Whether a new facility or an existing one, the investment in the definition stage will always pay off as once fully defined, we are then able to maximise the performance of the facility, and because of a good definition, we will know what performance means.
For many years and still today, many high-performing data centres will consist of a number of carefully tuned systems, each looking after part of the system and reacting to changes in demand, be it at the IT or facility level. These control systems work to balance the performance targets and constrains set out in the definition stages, so the importance in getting that right is clear. Advanced design tools like CFD and advanced load placement algorithms offer a way to refine operation but are still based on the same definition and only offer information based on a snapshot in time.
A data centre with a solid definition, well designed with a modern deployment of sensors and controls, would still be a good example, delivering good figures in any number of KPIs chosen to be reported. That said, momentum is growing with the adoption of more complex systems with a wider scope and some level of Machine Learning.
Machine Learning can in some cases be overstated. At this time, the level of adoption is limited and within active deployments, there is a range of successes and failures.
The proven potential of Machine Learning systems cannot be undervalued though, especially when it comes to the final incremental improvements in efficiency and performance. It is in this area where Machine Learning offers an impartial, multi-skilled, constantly working and constantly watching, team member one who is aware of the goals and can predict how these are best achieved.
The same tools which feed into leading design processes are being integrated into the ML decision tree of the ML models. At Sudlows, for instance, our Simulation and Modelling team are integrating CFD and hydraulic system models so algorithms can work with both observed historical data and continually recalculated simulated results of scenarios which, hopefully, we’ll never experience – unnerving combinations of poor load placement, system failures, peak days and grid power interruptions.

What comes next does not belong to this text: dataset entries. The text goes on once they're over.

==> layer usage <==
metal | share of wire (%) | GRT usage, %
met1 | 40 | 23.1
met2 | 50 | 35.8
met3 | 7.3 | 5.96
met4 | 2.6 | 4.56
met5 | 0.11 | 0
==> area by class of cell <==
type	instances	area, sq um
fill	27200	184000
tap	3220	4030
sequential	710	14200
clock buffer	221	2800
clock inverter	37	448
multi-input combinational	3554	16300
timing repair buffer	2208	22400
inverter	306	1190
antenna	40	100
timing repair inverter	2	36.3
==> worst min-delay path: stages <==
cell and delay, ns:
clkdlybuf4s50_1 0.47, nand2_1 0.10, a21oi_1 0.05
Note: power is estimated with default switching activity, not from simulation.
==> config.mk <==
export PLATFORM = sky130hd
export DESIGN_NAME = pool_buf_sched
export DESIGN_NICKNAME = d
export VERILOG_FILES = /design/src/rtl/pool_buf_sched.sv
export SDC_FILE = /design/constraint.sdc
export NUM_CORES = 1
export LEC_CHECK = 0
export BUFFER_PORTS_ARGS = -buffer_cell sky130_fd_sc_hd__buf_2
export CAP_MARGIN = 10
export CORE_MARGIN = 2
export CORE_UTILIZATION = 30
export DETAILED_ROUTE_END_ITERATION = 7
export HOLD_SLACK_MARGIN = 0.02
export PLACE_DENSITY = 0.77
export SYNTH_ARGS = -nofsm -noshare
export SYNTH_HDL_FRONTEND = slang
export SYNTH_SLANG_ARGS = --single-unit
==> constraint.sdc <==
create_clock -name clk -period 1.5 [get_ports clk]
set_clock_uncertainty 0.2 [all_clocks]
set_input_delay 0.225 -clock clk [delete_from_list [all_inputs] [get_ports clk]]
set_output_delay 0.225 -clock clk [all_outputs]
set_load 0.01 [all_outputs]
==> src/rtl/pool_buf_sched.sv <==
// Ping-pong bank scheduler for the pooled feature-map RAM: producer fills one bank while the consumer drains the other.
// Optional POOL_BUF_SCHED_PERF_EN adds saturating request-stall counters for both sides.
module pool_buf_sched #(
    parameter int DATA_WIDTH      = 16,
    parameter int POOL_ADDR_WIDTH = 10,
    parameter int FRAME_WORDS     = 588
) (
    input  logic                       clk,
    input  logic                       reset,
    input  logic                       prod_req,
    output logic                       prod_gnt,
    input  logic                       prod_done,
    input  logic                       prod_wren,
    input  logic                       prod_rden,
    input  logic [POOL_ADDR_WIDTH-1:0] prod_addr,
    input  logic [DATA_WIDTH-1:0]      prod_data,
    output logic [DATA_WIDTH-1:0]      prod_q,
    input  logic                       cons_req,
    output logic                       cons_gnt,
    input  logic                       cons_done,
    input  logic                       cons_rden,
    input  logic [POOL_ADDR_WIDTH-1:0] cons_addr,
    output logic [DATA_WIDTH-1:0]      cons_q,
    output logic [POOL_ADDR_WIDTH:0]   ram_addr_a,
    output logic [POOL_ADDR_WIDTH:0]   ram_addr_b,
    output logic                       ram_wren_a,
    output logic                       ram_rden_a,
    output logic                       ram_wren_b,
    output logic                       ram_rden_b,
    output logic [DATA_WIDTH-1:0]      ram_data_a,
    input  logic [DATA_WIDTH-1:0]      ram_q_a,
    input  logic [DATA_WIDTH-1:0]      ram_q_b,
    output logic [1:0]                 full_cnt,
`ifdef POOL_BUF_SCHED_PERF_EN
    output logic                       err_oor,
    output logic [31:0]                prod_stall_cnt,
    output logic [31:0]                cons_stall_cnt
`else
    output logic                       err_oor
`endif
);

    typedef enum logic [1:0] {B_EMPTY, B_FILLING, B_FULL, B_DRAINING} bank_t;
    typedef enum logic {P_IDLE, P_FILL} p_state_t;
    typedef enum logic {C_IDLE, C_DRAIN} c_state_t;

    localparam logic [POOL_ADDR_WIDTH:0] FRAME_LIM = FRAME_WORDS[POOL_ADDR_WIDTH:0];

    p_state_t p_st, p_nxt;
    c_state_t c_st, c_nxt;
    bank_t    bank_st  [2];
    bank_t    bank_nxt [2];
    logic     wr_bank, rd_bank;
    logic     prod_take, prod_fin, cons_take, cons_fin;
    logic     prod_in, cons_in;

    always_ff @(posedge clk or negedge reset) begin
        if (!reset) begin
            p_st       <= P_IDLE;
            c_st       <= C_IDLE;
            wr_bank    <= 1'b0;
            rd_bank    <= 1'b0;
            bank_st[0] <= B_EMPTY;
            bank_st[1] <= B_EMPTY;
        end else begin
            p_st       <= p_nxt;
            c_st       <= c_nxt;
            bank_st[0] <= bank_nxt[0];
            bank_st[1] <= bank_nxt[1];
            if (prod_fin) wr_bank <= ~wr_bank;
            if (cons_fin) rd_bank <= ~rd_bank;
        end
    end

    // Grants look only at registered bank status, so a bank released this edge is grantable next edge.
    always_comb begin
        p_nxt     = p_st;
        prod_take = 1'b0;
        prod_fin  = 1'b0;
        case (p_st)
            P_IDLE: if (prod_req && bank_st[wr_bank] == B_EMPTY) begin
                p_nxt     = P_FILL;
                prod_take = 1'b1;
            end
            P_FILL: if (prod_done) begin
                p_nxt    = P_IDLE;
                prod_fin = 1'b1;
            end
            default: p_nxt = P_IDLE;
        endcase
    end

    always_comb begin
        c_nxt     = c_st;
        cons_take = 1'b0;
        cons_fin  = 1'b0;
        case (c_st)
            C_IDLE: if (cons_req && bank_st[rd_bank] == B_FULL) begin
                c_nxt     = C_DRAIN;
                cons_take = 1'b1;
            end
            C_DRAIN: if (cons_done) begin
                c_nxt    = C_IDLE;
                cons_fin = 1'b1;
            end
            default: c_nxt = C_IDLE;
        endcase
    end

    // Producer and consumer never touch the same bank in one edge: EMPTY/FILLING vs FULL/DRAINING.
    always_comb begin
        for (int b = 0; b < 2; b++) begin
            bank_nxt[b] = bank_st[b];
            if (prod_take && wr_bank == 1'(b)) bank_nxt[b] = B_FILLING;
            if (prod_fin  && wr_bank == 1'(b)) bank_nxt[b] = B_FULL;
            if (cons_take && rd_bank == 1'(b)) bank_nxt[b] = B_DRAINING;
            if (cons_fin  && rd_bank == 1'(b)) bank_nxt[b] = B_EMPTY;
        end
    end

    assign prod_gnt = (p_st == P_FILL);
    assign cons_gnt = (c_st == C_DRAIN);
    assign full_cnt = {1'b0, bank_st[0] == B_FULL} + {1'b0, bank_st[1] == B_FULL};

    assign prod_in    = {1'b0, prod_addr} < FRAME_LIM;
    assign cons_in    = {1'b0, cons_addr} < FRAME_LIM;
    assign ram_addr_a = {wr_bank, prod_addr};
    assign ram_addr_b = {rd_bank, cons_addr};
    assign ram_data_a = prod_data;
    assign ram_wren_a = prod_wren & prod_gnt & prod_in;
    assign ram_rden_a = prod_rden & prod_gnt & prod_in;
    assign ram_rden_b = cons_rden & cons_gnt & cons_in;
    assign ram_wren_b = 1'b0;
    assign prod_q     = ram_q_a;
    assign cons_q     = ram_q_b;

    always_ff @(posedge clk or negedge reset) begin
        if (!reset) err_oor <= 1'b0;
        else if ((prod_gnt && (prod_wren || prod_rden) && !prod_in) ||
                 (cons_gnt && cons_rden && !cons_in))
            err_oor <= 1'b1;
    end

`ifdef POOL_BUF_SCHED_PERF_EN
    always_ff @(posedge clk or negedge reset) begin
        if (!reset) begin
            prod_stall_cnt <= '0;
            cons_stall_cnt <= '0;
        end else begin
            if (prod_req && !prod_gnt && prod_stall_cnt != '1) prod_stall_cnt <= prod_stall_cnt + 32'd1;
            if (cons_req && !cons_gnt && cons_stall_cnt != '1) cons_stall_cnt <= cons_stall_cnt + 32'd1;
        end
    end
`endif

endmodule

==> flow_metrics.py <==
metrics = {
    "outcome": {
        "outcome": "finished, violations left",
        "failed_checks": "negative setup slack",
    },
    "critical_path": {
        "max_stage_delay_ns": 0.32,
        "cp_cell_sequence": "buf_6 > a211o_1 > o311ai_4 > and3_1 > buf_2",
        "crit_path_end_kind": "output pin",
        "crit_fanout": 3,
        "cp.required_ns": 1.07,
        "critPathKind": "in -> out",
        "startpoint_type": "input port",
        "critPathBufInv": 2,
        "arrival_ns": 1.19,
        "path_delay_family": "compound AO/OA/AOI/OAI gates",
        "worst_path_max_delay_cell": "a211o_1",
    },
    "clocking": {
        "cts.clk_slew.worst_paths_ns": 0.06,
        "ctsHtreeMaxLevel": 1,
        "worstSkewPairLatency_ns": 0.25,
        "cts_tree": "done",
        "clockBufferDepth": 2,
        "cts-root-buf": "clkbuf_4",
        "clock_sinks": 9,
        "numCtsBuffers": 3,
    },
    "run": {
        "drv_cap": 0,
    },
    "logic_synthesis": {
        "yosysMostFrequentCell": "buf_4",
        "synthTopCellsByCount": "buf_4 (71), dfrtp_1 (9), nand2_1 (6)",
        "syn_avg_cell_area_sq_um": 8.345,
        "synth_seq_cells": 9,
        "synth_edf_count": 0,
        "synth_cells": 130,
        "syn_area_sq_um": 1085,
        "syn-num-nets": 208,
        "synth_ff_type": "dfrtp_1",
        "yosys-top-cells-area": "buf_4 (49%), dfrtp_1 (21%), nand2_1 (2.1%)",
        "synth_cell_type_count": 28,
        "synthArstFlopShare": 1.000,
        "ys_warn_count": 0,
        "synth_top_area_cell": "buf_4",
        "yosysTopAreaCellShare": 0.4913,
        "ys_seq_area_frac": 0.2076,
    },
    "drt": {
        "dr.pass1.iters": 4,
        "ant_nets": 0,
        "wl_per_cell_microns": 12.23,
        "remaining_drc_errors": 0,
        "drtIter0Drc": 64,
        "totalWireLength_microns": 2104,
        "detail_route.vias_per_cell": 4.273,
        "dr_total_vias": 735,
    },
    "power": {
        "swShare": 0.3226,
        "power_frac_comb": 0.404,
        "p_per_area_nw_per_um2": 828.5,
        "power.net_switching_uw": 286.9,
        "pwr-share-clk": 0.200,
        "power.internal_uw": 602.5,
        "power_uw": 889.4,
        "p_seq_frac": 0.396,
        "p_leak_uw": 0.0005326,
        "vdd_drop_max_uv": 286.8,
    },
    "grt": {
        "grt_use_total": 0.09852,
        "grt_pass1_wl_microns": 3263,
        "antenna_found_initial": 0,
        "grt_use_met1": 0.1058,
        "grt_max_degree": 11,
        "grt_pass1_vias": 766,
        "grt_overflow": 0,
        "use_met2": 0.1628,
        "use_met3": 0.02641,
        "grt.busiest_layer": "met2",
    },
    "timing": {
        "hold_violations": 0,
        "fmax_mhz": 620.9,
        "finalCritPeriodShare": 1.074,
        "grt_setup_unrepaired": "true",
        "setup_viol": 3,
        "setup_slack_ns": -0.1105,
        "finalMaxSlewViolations": 0,
        "min_period_ns": 1.611,
    },
    "placement": {
        "dpl_worst_slack_ns": -0.1270,
        "portBuffers": 50,
        "placed_cell_area_sq_um": 887.1,
        "placedCellCount": 158,
        "gp_congestion": 0.7636,
        "dpl.hpwl_microns": 1538,
    },
    "layout": {
        "syn_to_final_growth_pct": -1.038,
        "finalNetCount": 205,
        "diodes": 0,
        "final_area_sq_um": 1074,
        "filler_cell_count": 372,
        "regArea_sq_um": 226.5,
        "multiInputGateArea_sq_um": 366.6,
        "final_cells": 172,
        "drive_gt1_frac": 0.5714,
    },
    "floorplanning": {
        "placementRows": 21,
        "core_sq_um": 3416,
        "die_y_microns": 64.13,
        "fp.dieArea_sq_um": 4113,
        "start_util": 0.3176,
        "ioPinCount": 156,
        "dieWidth_microns": 64.13,
    },
    "hold_path": {
        "hp-class": "in -> reg",
    },
}
tightest hold or removal path: stages:
cell and delay, ns:
buf_2 0.11, o21ai_0 0.06, mux2i_1 0.06
sequential cells by signal, indices dropped and copies added, names as in the netlist:
name,flops
bank_st,4
prod_gnt,1
wr_bank,1
cons_gnt,1
err_oor,1
rd_bank,1
metrics by stage:
step | setup TNS [ns] | util | hold WS (ns)
after floorplan | 0 | - | -0.2706
after global placement | -0.2121 | 0.2597 | -0.1159
after detailed placement | -0.2495 | 0.2597 | -0.1147
after CTS | -0.3111 | 0.2919 | 0.03709
after global routing | -0.4519 | 0.3143 | 0.05527
final | -0.2749 | 0.3143 | 0.04482
cell type report:
cell class              count  area share
well taps                  46     0.05361
clock buffers               4     0.02448
multi-input cells          46      0.3415
inverters                   2    0.006993
repair buffers             65      0.3625
flip-flops and latches      9      0.2110
worst paths after layout:
path                                         from             endpoint  slack, ns  cells past startpoint
setup / recovery                     prod_addr[3]           ram_rden_a      -0.11                      5
hold / removal                           prod_req   prod_gnt$_DFF_PN0_       0.04                      3
setup reg to reg           bank_st[1]$_DFFE_PN0P_   cons_gnt$_DFF_PN0_       0.13                      5
hold reg to reg               err_oor$_DFFE_PN0P_  err_oor$_DFFE_PN0P_       0.32                      2
max in group asynchronous                   reset   cons_gnt$_DFF_PN0_       0.77                      2
min in group asynchronous                   reset  rd_bank$_DFFE_PN0N_       0.14                      2
kinds of logic after synthesis:
family          count (synthesis)  synth area share
flops                           9            0.2076
other cells                     1          0.003457
fa+ha+maj                       1           0.01153
simple gates                   22            0.1130
buf+inv                        75            0.5075
compound gates                 18            0.1223
mux                             2           0.01846
xor+xnor                        2           0.01615
power groups by stage:
stage | registers (uW) | logic [uW] | clock network (uW)
floorplan | 326 | 386 | 0
global placement | 359 | 282 | 0
detailed placement | 363 | 285 | 0
CTS | 351 | 326 | 187
global route | 364 | 397 | 208
finish | 352 | 359 | 178
metal layers:
metal  wire length (microns)  part of all wire  vias up
met3                     174             0.083       14
met5                       0                 0        -
met4                      40             0.019        0
met1                     784              0.37      335
li1                        -                 -      355
met2                    1105              0.53       31
cells in the final DEF, fill, tap and decap left out, drive strengths merged, types with 3 or more instances in the layout:
cell          n
nand2         6
nor3b         3
dfrtp         9
dlygate4sd3   3
a31oi         3
clkbuf        4
nor2b         3
nor2          3
buf          62
o21ai         4
repair_timing:
action / in CTS / in global routing
pin swaps: 0 / 1
endpoints found under the hold margin: 13 / 0
hold buffers: 3 / 0
buffers inserted: 4 / 3
endpoints found under the setup margin: 5 / 5
gates resized for setup: 6 / 8
Power figures use the tool's default switching activity.
`src/rtl/nibble_scan_ctrl.sv`:
```
// Range scanner in front of the 32:1 nibble mux: steps the mux select over an
// inclusive, wrapping index range and streams {index, nibble} with a running sum.
module nibble_scan_ctrl #(
  parameter int SEL_W  = 5,
  parameter int DATA_W = 4,
  parameter int SUM_W  = 8
) (
  input  logic              clk,
  input  logic              reset_n,
  input  logic              start,
  input  logic              abort,
  input  logic [SEL_W-1:0]  first,
  input  logic [SEL_W-1:0]  last,
  output logic [SEL_W-1:0]  sel,
  input  logic [DATA_W-1:0] mux_y,
  output logic              out_valid,
  input  logic              out_ready,
  output logic [SEL_W-1:0]  out_idx,
  output logic [DATA_W-1:0] out_data,
  output logic              busy,
  output logic              done,
  output logic [SUM_W-1:0]  sum
);

  // state | meaning
  // IDLE  | waiting for start; outputs quiet
  // RUN   | stepping sel, capturing mux_y into the output register
  // DRAIN | last entry captured, waiting for the consumer to take it
  typedef enum logic [1:0] {IDLE, RUN, DRAIN} state_t;

  localparam logic [SEL_W-1:0] SEL_ONE = {{(SEL_W-1){1'b0}}, 1'b1};

  state_t           state;
  logic [SEL_W-1:0] end_idx;
  logic             capture;

  // The output register is free when empty or being drained this cycle.
  assign capture = !out_valid || out_ready;

  always_ff @(posedge clk or negedge reset_n) begin
    if (!reset_n) begin
      state     <= IDLE;
      sel       <= '0;
      end_idx   <= '0;
      out_valid <= 1'b0;
      out_idx   <= '0;
      out_data  <= '0;
      busy      <= 1'b0;
      done      <= 1'b0;
      sum       <= '0;
    end else begin
      done <= 1'b0;
      if (abort) begin
        state     <= IDLE;
        out_valid <= 1'b0;
        busy      <= 1'b0;
      end else begin
        case (state)
          IDLE: begin
            if (start) begin
              state   <= RUN;
              sel     <= first;
              end_idx <= last;
              sum     <= '0;
              busy    <= 1'b1;
            end
          end
          RUN: begin
            if (capture) begin
              out_data  <= mux_y;
              out_idx   <= sel;
              out_valid <= 1'b1;
              sum       <= sum + SUM_W'(mux_y);
              if (sel == end_idx) begin
                state <= DRAIN;
              end else begin
                sel <= sel + SEL_ONE;
              end
            end
          end
          DRAIN: begin
            if (out_valid && out_ready) begin
              out_valid <= 1'b0;
              done      <= 1'b1;
              busy      <= 1'b0;
              state     <= IDLE;
            end
          end
          default: state <= IDLE;
        endcase
      end
    end
  end

endmodule
```
$ cat src/rtl/aes_round_seq_if.sv
// Control/status bundle between the AES top-level controller (master)
// and the round sequencer (slave).
interface aes_round_seq_if #(
  parameter int P_RND_W = 4
);
  logic               iStAes;
  logic [1:0]         iKeyLen;
  logic               iDec;
  logic               iRoundEn;
  logic               iAbort;
  logic               oInitRoundFlag;
  logic               oFstRoundFlag;
  logic               oMidRoundFlag;
  logic               oLstRoundFlag;
  logic [P_RND_W-1:0] oRound;
  logic [P_RND_W-1:0] oKeyIdx;
  logic               oDecMode;
  logic               oBusy;
  logic               oAesDone;
  logic               oErr;

  modport master (
    output iStAes, iKeyLen, iDec, iRoundEn, iAbort,
    input  oInitRoundFlag, oFstRoundFlag, oMidRoundFlag, oLstRoundFlag,
           oRound, oKeyIdx, oDecMode, oBusy, oAesDone, oErr
  );

  modport slave (
    input  iStAes, iKeyLen, iDec, iRoundEn, iAbort,
    output oInitRoundFlag, oFstRoundFlag, oMidRoundFlag, oLstRoundFlag,
           oRound, oKeyIdx, oDecMode, oBusy, oAesDone, oErr
  );
endinterface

Limited to just improving the performance of the M&E, a developed ML system will soon become unchallenged, but fortunately the scope is much greater. Systems have expanded to consider long- and short-term reliability, offer predictive advice on imminent faults and issues and perhaps most importantly, bridge disciplines to advise IT and M&E systems based on the calculated impact to the other.
There is a huge gap between the majority of the industry and the small few that are implementing such systems at scale and given the adoption of basics such as aisle containment, it might well be a long time before we see such systems in the majority of spaces, but we will eventually.
The key to squeezing every last drop of performance out of a facility might one day be a highly-refined Machine Learning system, but first and foremost, in my opinion, it is the project definition. A poor definition of what is required and the constraints within which to operate will hinder the future deployment of Machine Learning much the same as it will hinder the initial design and manual refinement.
For today, although such advanced controls will always offer an edge, a well-designed facility with a ‘standard’ system can still be optimised for a good level of performance gains through good initial design and constant review, indeed using many of the same tools which feed into an advanced ML platform.
In many ways, a modern facility with its extensive data collection and dynamic operation is ‘ML ready’ when the time comes, but in the meantime, it is critical to build up from the basics and invest in the definition and design, or the additional layers of the future will have a very poor foundation upon which to build.